为了在我们debug的同时使用蓝牙,我们将要重新映射GPIO引脚.30,31,32,33脚需要选择函数3来让我们访问CTS0, RTS0, TXD0 和 RXD0.你可以在 BCM2711 ARM 外设手册(https://datasheets.raspberrypi.com/bcm2711/bcm2711-peripherals.pdf)中读到关于它的一切.
我们已经有了 io.c 中的函数来做这些,所以我们把 gpio_useAsAlt3 的函数定义添加到 io.h 中来让我们从这里可以访问它.在 bt_init() 中,我们继续,并且重新映射GPIO引脚,然后冲刷接收缓冲区保证安全.在它后面写的MMIO代码,设置了115200的波特率和8-N-1的通讯(这里是1位起始位,8位数据位,没有奇偶校验的简写) -- 我们知道蓝牙调制调解器可以处理这些.可能最重要的要搞对的是这个:
mmio_write(ARM_UART0_CR, 0xB01);
它使能了串口(bit 0 置1),使能 TX和RX (bit 8 和 9 置1),并且把 RTS0 拉低(bit 11 置1) -- 非常重要,因为蓝牙调制调解器不会应答,除非它看见这个.我花了很多时间来解决这个问题.
我们可以使用UART来和蓝牙调制调解器通信了.
与蓝牙调制调解器通信
蓝牙规范是很繁重的,实现一个完全的驱动需要花上好些时间.我现在就要解决"证明生活".我们仍然有方法通过...(这句的翻译拿不准,原文为 I'll settle for "proof of life" for now. We still have a way to travel though...)

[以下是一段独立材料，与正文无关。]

### config.mk
export PLATFORM = sky130hd
export DESIGN_NAME = operand_feeder
export DESIGN_NICKNAME = d
export VERILOG_FILES = /design/src/rtl/mul_pkg.sv /design/src/rtl/lane_skew.sv /design/src/rtl/operand_feeder.sv
export SDC_FILE = /design/constraint.sdc
export NUM_CORES = 1
export LEC_CHECK = 0
export ABC_AREA = 1
export CAP_MARGIN = 20
export CORE_MARGIN = 2
export CORE_UTILIZATION = 47
export DETAILED_ROUTE_END_ITERATION = 16
export PLACE_DENSITY = 0.81
export SYNTH_ARGS = -nofsm -noshare
export SYNTH_HDL_FRONTEND = slang
export SYNTH_HIERARCHICAL = 1
export SYNTH_SLANG_ARGS = --single-unit
### constraint.sdc
create_clock -name clk -period 2.45 [get_ports clk]
set_clock_uncertainty 0.15 [all_clocks]
set_input_delay 0.3675 -clock clk [delete_from_list [all_inputs] [get_ports clk]]
set_output_delay 0.3675 -clock clk [all_outputs]
set_load 0.1 [all_outputs]
### src/rtl/mul_pkg.sv
// Shared types and default widths for the multiplier front end (operand feeder, lane skew).
package mul_pkg;

    localparam int DEF_BUS_WIDTH  = 64;
    localparam int DEF_DATA_WIDTH = 16;
    localparam int DEF_LANES      = 4;
    localparam int DEF_ELEM_WIDTH = 8;
    localparam int DEF_CNT_WIDTH  = 11;

    typedef enum logic {
        ELEM_NARROW = 1'b0,
        ELEM_NATIVE = 1'b1
    } elem_mode_e;

    typedef enum logic {
        FD_EMPTY = 1'b0,
        FD_HOLD  = 1'b1
    } fd_state_e;

    // Counter width that stays at least one bit wide for single-beat configurations.
    function automatic int clog2_min1(input int n);
        return (n <= 1) ? 1 : $clog2(n);
    endfunction

endpackage

### src/rtl/lane_skew.sv
// Triangular skew: lane j is delayed by j advances, so lane 0 passes straight through.
module lane_skew
    import mul_pkg::*;
#(
    parameter int LANES      = DEF_LANES,
    parameter int DATA_WIDTH = DEF_DATA_WIDTH
) (
    input  logic                        clk,
    input  logic                        rst_n,
    input  logic                        clr,
    input  logic                        adv,
    input  logic [LANES*DATA_WIDTH-1:0] in_data,
    output logic [LANES*DATA_WIDTH-1:0] out_data
);

    assign out_data[DATA_WIDTH-1:0] = in_data[DATA_WIDTH-1:0];

    for (genvar j = 1; j < LANES; j++) begin : g_lane
        logic [DATA_WIDTH-1:0] sr [j];

        // NOTE: these stages are visible on out_skew, so they are cleared on reset like any control flop.
        always_ff @(posedge clk or negedge rst_n) begin
            if (!rst_n) begin
                for (int k = 0; k < j; k++) sr[k] <= '0;
            end else if (clr) begin
                for (int k = 0; k < j; k++) sr[k] <= '0;
            end else if (adv) begin
                sr[0] <= in_data[j*DATA_WIDTH +: DATA_WIDTH];
                for (int k = 1; k < j; k++) sr[k] <= sr[k-1];
            end
        end

        assign out_data[j*DATA_WIDTH +: DATA_WIDTH] = sr[j-1];
    end

endmodule

### src/rtl/operand_feeder.sv
// operand_feeder: one-word holding buffer that unpacks BRAM words into LANES-wide beats.
// Define OPERAND_FEEDER_SKEW_EN to add the skewed out_skew port for the systolic front end.
module operand_feeder
    import mul_pkg::*;
#(
    parameter int BUS_WIDTH  = DEF_BUS_WIDTH,
    parameter int DATA_WIDTH = DEF_DATA_WIDTH,
    parameter int LANES      = DEF_LANES,
    parameter int ELEM_WIDTH = DEF_ELEM_WIDTH,
    parameter int CNT_WIDTH  = DEF_CNT_WIDTH
) (
    input  logic                        clk,
    input  logic                        rst_n,
    input  logic                        flush,
    input  logic                        elem_mode,
    input  logic                        sign_ext,
    input  logic [CNT_WIDTH-1:0]        cfg_words,
    input  logic                        in_valid,
    output logic                        in_ready,
    input  logic [BUS_WIDTH-1:0]        in_data,
    output logic                        out_valid,
    input  logic                        out_ready,
    output logic [LANES*DATA_WIDTH-1:0] out_data,
    output logic                        out_last,
    output logic                        out_tile_last
`ifdef OPERAND_FEEDER_SKEW_EN
    ,
    output logic [LANES*DATA_WIDTH-1:0] out_skew
`endif
);

    localparam int BEAT_BITS = ELEM_WIDTH * LANES;
    localparam int NB_NARROW = BUS_WIDTH / BEAT_BITS;
    localparam int BEAT_W    = clog2_min1(NB_NARROW);

    fd_state_e                   state_q, state_d;
    logic [BUS_WIDTH-1:0]        word_q;
    elem_mode_e                  mode_q;
    logic                        sext_q;
    logic [BEAT_W-1:0]           beat_q;
    logic [CNT_WIDTH-1:0]        wcnt_q;
    logic                        last_beat, accept, out_fire, tile_end;
    logic [BUS_WIDTH-1:0]        shifted;
    logic [ELEM_WIDTH-1:0]       elem;
    logic [LANES*DATA_WIDTH-1:0] lanes;

    assign last_beat     = (mode_q == ELEM_NATIVE) || (beat_q == BEAT_W'(NB_NARROW - 1));
    assign out_last      = out_valid && last_beat;
    assign tile_end      = (cfg_words != '0) && (wcnt_q == cfg_words - 1'b1);
    assign out_tile_last = out_last && tile_end;
    assign out_fire      = out_valid && out_ready;

    always_ff @(posedge clk or negedge rst_n) begin
        if (!rst_n) state_q <= FD_EMPTY;
        else        state_q <= state_d;
    end

    always_comb begin
        // NOTE: every signal driven here gets a default first, so no path can infer a latch.
        state_d   = state_q;
        out_valid = 1'b0;
        in_ready  = 1'b0;
        unique case (state_q)
            FD_EMPTY: in_ready = 1'b1;
            FD_HOLD: begin
                out_valid = 1'b1;
                in_ready  = out_ready && last_beat;
            end
            default: state_d = FD_EMPTY;
        endcase
        accept = in_valid && in_ready && !flush;
        if (flush)                                              state_d = FD_EMPTY;
        else if (accept)                                        state_d = FD_HOLD;
        else if (state_q == FD_HOLD && out_ready && last_beat)  state_d = FD_EMPTY;
    end

    // Mode and sign are captured with the word so later input changes cannot alter a held word.
    always_ff @(posedge clk or negedge rst_n) begin
        // NOTE: registers use <= so every flop samples the pre-edge values regardless of statement order.
        if (!rst_n) begin
            word_q <= '0;
            mode_q <= ELEM_NARROW;
            sext_q <= 1'b0;
            beat_q <= '0;
            wcnt_q <= '0;
        end else if (flush) begin
            beat_q <= '0;
            wcnt_q <= '0;
        end else begin
            if (accept) begin
                word_q <= in_data;
                mode_q <= elem_mode_e'(elem_mode);
                sext_q <= sign_ext;
                beat_q <= '0;
            end else if (out_fire) begin
                beat_q <= beat_q + 1'b1;
            end
            if (out_fire && last_beat) wcnt_q <= tile_end ? '0 : wcnt_q + 1'b1;
        end
    end

    always_comb begin
        shifted = word_q >> (int'(beat_q) * BEAT_BITS);
        elem    = '0;
        lanes   = '0;
        for (int j = 0; j < LANES; j++) begin
            if (mode_q == ELEM_NATIVE) begin
                lanes[j*DATA_WIDTH +: DATA_WIDTH] = word_q[j*DATA_WIDTH +: DATA_WIDTH];
            end else begin
                elem = shifted[j*ELEM_WIDTH +: ELEM_WIDTH];
                lanes[j*DATA_WIDTH +: DATA_WIDTH] = sext_q ? DATA_WIDTH'($signed(elem))
                                                           : DATA_WIDTH'(elem);
            end
        end
    end

    // Gated so an idle feeder presents zeros (and the skew's lane 0 reads zero after flush).
    assign out_data = out_valid ? lanes : '0;

`ifdef OPERAND_FEEDER_SKEW_EN
    lane_skew #(
        .LANES      (LANES),
        .DATA_WIDTH (DATA_WIDTH)
    ) u_lane_skew (
        .clk      (clk),
        .rst_n    (rst_n),
        .clr      (flush),
        .adv      (out_fire),
        .in_data  (out_data),
        .out_data (out_skew)
    );
`else
    // Unskewed build: the array front end consumes out_data directly.
`endif

endmodule

==> flow_summary.toml <==
[worst_setup_path]
crit_top_cell = "buf_12"
arrival_ps = 2090
cp_max_fo = 11
worstSetupPathType = "register to output pin"
slowest_stage = "dfrtp_4"
crit_path_end_kind = "output pin"
critical_path.startpoint = "mode_q"
crit_required_ps = 1930
crit_chain = "buf_4, buf_12, clkinvlp_4, o21ai_0, inv_1, buf_12"
r2r_slack_ps = 150
critical_path.max_stage_delay_ps = 500
worstSetupStartpointType = "register"
r2r_start = "mode_q"

[finish]
fillers = 508
seqCellArea_sq_um = 1984
drive_gt1_frac = 0.3168
instances_no_fill = 919
syn_to_final_growth_pct = 75.20
layout_common_cells = "nand2_1 (108), dfrtp_1 (77), buf_12 (74)"
final_common_cell = "nand2_1"
nets = 865
multi_input_area_sq_um = 2755
antenna_cells = 0

[floorplan]
fp.dieW_um = 103.2
initial_core_util = 0.4795
core_area_sq_um = 9639
die_h_um = 103.2
ios = 150
dieArea_sq_um = 10640
placementRows = 36

[clock_network]
cts_tree = "done"
clockBufferDepth = 2
clock_latency_ps = 360
cts_root_buf = "clkbuf_8"
cts.clk_slew.worst_paths_ps = 80
clock_sinks = 79
numCtsBuffers = 9
htree_num_levels = 3

[sta]
finalCritPeriodShare = 1.066
period_needed_ps = 2611
drv_slew = 0
fin_ws_ps = -160.8
rsz0062_at_grt = "yes"
slew_headroom = 0.4552
setup_violations = 40
fmax_ghz = 0.3830
tightest_slew_ps = 817.3
worst_hold_slack_ps = 348.5
finalHoldViolCount = 0

[yosys]
synth_seq_cells = 79
postSynthNetCount = 690
yosys_warnings = 6
netlist_area_sq_um = 4622
synth_cell_types = 34
synth_cells = 606
syn_area_per_cell_sq_um = 7.627
synth-seq-area-share = 0.4277

[min_path]
hold_class = "register to register"
hold_start = "word_q[5]"

[placement]
dpl.hpwl_um = 11610
gp_congestion = 0.9606
portBuffers = 149
dp_cells = 884

[routing]
routed_wirelength_um = 18010
wl_per_cell_um = 19.60
ant_nets = 0
dr.pass1.iters = 5
vias_per_cell = 5.675
drt_iter0_markers = 336
drc = 0
via_count = 5215

[grt]
antenna_found_initial = 0
grt_max_degree = 64
grt_pass1_wl_um = 25390
overflow = 0
grt_pass1_vias = 4986
grtUsageTotal = 0.3155

[job]
cap_violations = 0

[outcome]
status = "finished, violations left"
violations = "negative setup slack"

[pwr]
irDropWorstVdd_v = 0.0005281
p_leak_nw = 3.660
p_per_area_nw_per_um2 = 693.4
## path summary, 6_finish.rpt
check | end | cells past startpoint
setup / recovery | out_data[23] | 6
hold / removal | word_q[5] | 1
setup reg to reg | mode_q | 8
hold reg to reg | word_q[5] | 1
max in group asynchronous | word_q[5] | 3
min in group asynchronous | word_q[43] | 2
## cell type report
| type | count | area share |
|---|---|---|
| Multi-Input combinational cell | 405 | 0.3402 |
| Timing Repair Buffer | 192 | 0.3231 |
| Sequential cell | 79 | 0.2451 |
| Inverter | 94 | 0.04481 |
| Tap cell | 133 | 0.02055 |
| Clock buffer | 10 | 0.01576 |
| Clock inverter | 6 | 0.01051 |
## metal layers
metal	up-vias	wire (um)	share of wire	global-route usage
met4	0	958	0.053	0.1204
met1	2554	6453	0.36	0.3776
met5	-	0	0	0
li1	2279	-	-	-
met3	78	1227	0.068	0.04475
met2	304	9370	0.52	0.5724
## Yosys cell counts
master	instances	area (sq um)
a21o_1	1	7.510
a21oi_1	76	380.4
a221oi_1	1	8.760
a221oi_2	2	30.03
buf_2	11	55.05
buf_4	6	45.04
buf_6	1	11.26
clkbuf_1	10	37.54
dfrtp_1	79	1977
ha_1	2	25.02
inv_1	84	315.3
inv_2	10	37.54
mux2_1	29	326.6
nand2_1	112	420.4
nand2_2	6	37.54
nand3_1	20	100.1
nand3_2	3	30.03
nand4_1	3	18.77
nor2_1	84	315.3
nor2_2	5	31.28
nor2_4	2	22.52
nor3_1	1	5.000
o211ai_1	2	15.01
o21ai_0	30	150.1
o21ai_1	4	20.02
o21ai_2	1	8.760
o221a_2	1	11.26
o221ai_1	5	43.79
o221ai_2	1	15.01
o22ai_1	3	18.77
or2_0	1	6.260
xnor2_1	5	43.79
xor2_1	4	35.03
xor2_2	1	16.27
## flip-flops by register name (all words and copies together) (netlist names)
name / cells
state_q: 1
sext_q: 1
mode_q: 1
word_q: 64
beat_q: 1
wcnt_q: 11
## logic make-up (layout without fill, tap and decap cells)
family          count (synthesis)  in the layout  share of synthesized area
simple gates                  237            237                     0.2136
flops                          79             79                     0.4277
mux                            29             29                    0.07065
fa+ha+maj                       2              2                   0.005413
xor+xnor                       10             10                    0.02057
buf+inv                       122            302                     0.1086
compound gates                127            127                     0.1535
## metrics by stage
stage,instance area [sq um],worst slack (ps),utilization,total power [W],TNS [ps]
floorplan,5019,-222.4,-,0.003284,-3633
global placement,7438,-208.0,0.7717,0.004257,-208.0
detailed placement,7438,-308.2,0.7717,0.004310,-1170
CTS,7839,-49.76,0.8132,0.005425,-1035
global route,8098,-186.7,0.8401,0.005783,-5299
finish,8098,-160.8,0.8401,0.005615,-3109
## what timing repair did
item	in CTS	in global routing
pin swaps	9	11
setup buffers	8	10
hold buffers	1	0
endpoints found under the hold margin	61	0
cloned	0	1
gates resized for setup	34	58
setup endpoints to repair	51	62
## critical path: cells and delay by family (launching register included)
| kind | cells | cell delay (ps) |
|---|---|---|
| buf+inv | 5 | 840 |
| flops | 1 | 500 |
| compound gates | 1 | 390 |
## power by group
part           internal (W)  leakage [nW]  total, W  switching [W]
clock network      0.000571         0.102   0.00108       0.000508
logic               0.00102          2.64   0.00289        0.00186
registers           0.00150         0.921   0.00165       0.000153
Power figures use the tool's default switching activity.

我们将要使用 HCI命令同蓝牙调制调解器通信.作为这个的介绍,我享受阅读TI HCI 文档(https://software-dl.ti.com/simplelink/esd/simplelink_cc13x2_sdk/1.60.00.29_new/exports/docs/ble5stack/vendor_specific_guide/BLE_Vendor_Specific_HCI_Guide/hci_interface.html)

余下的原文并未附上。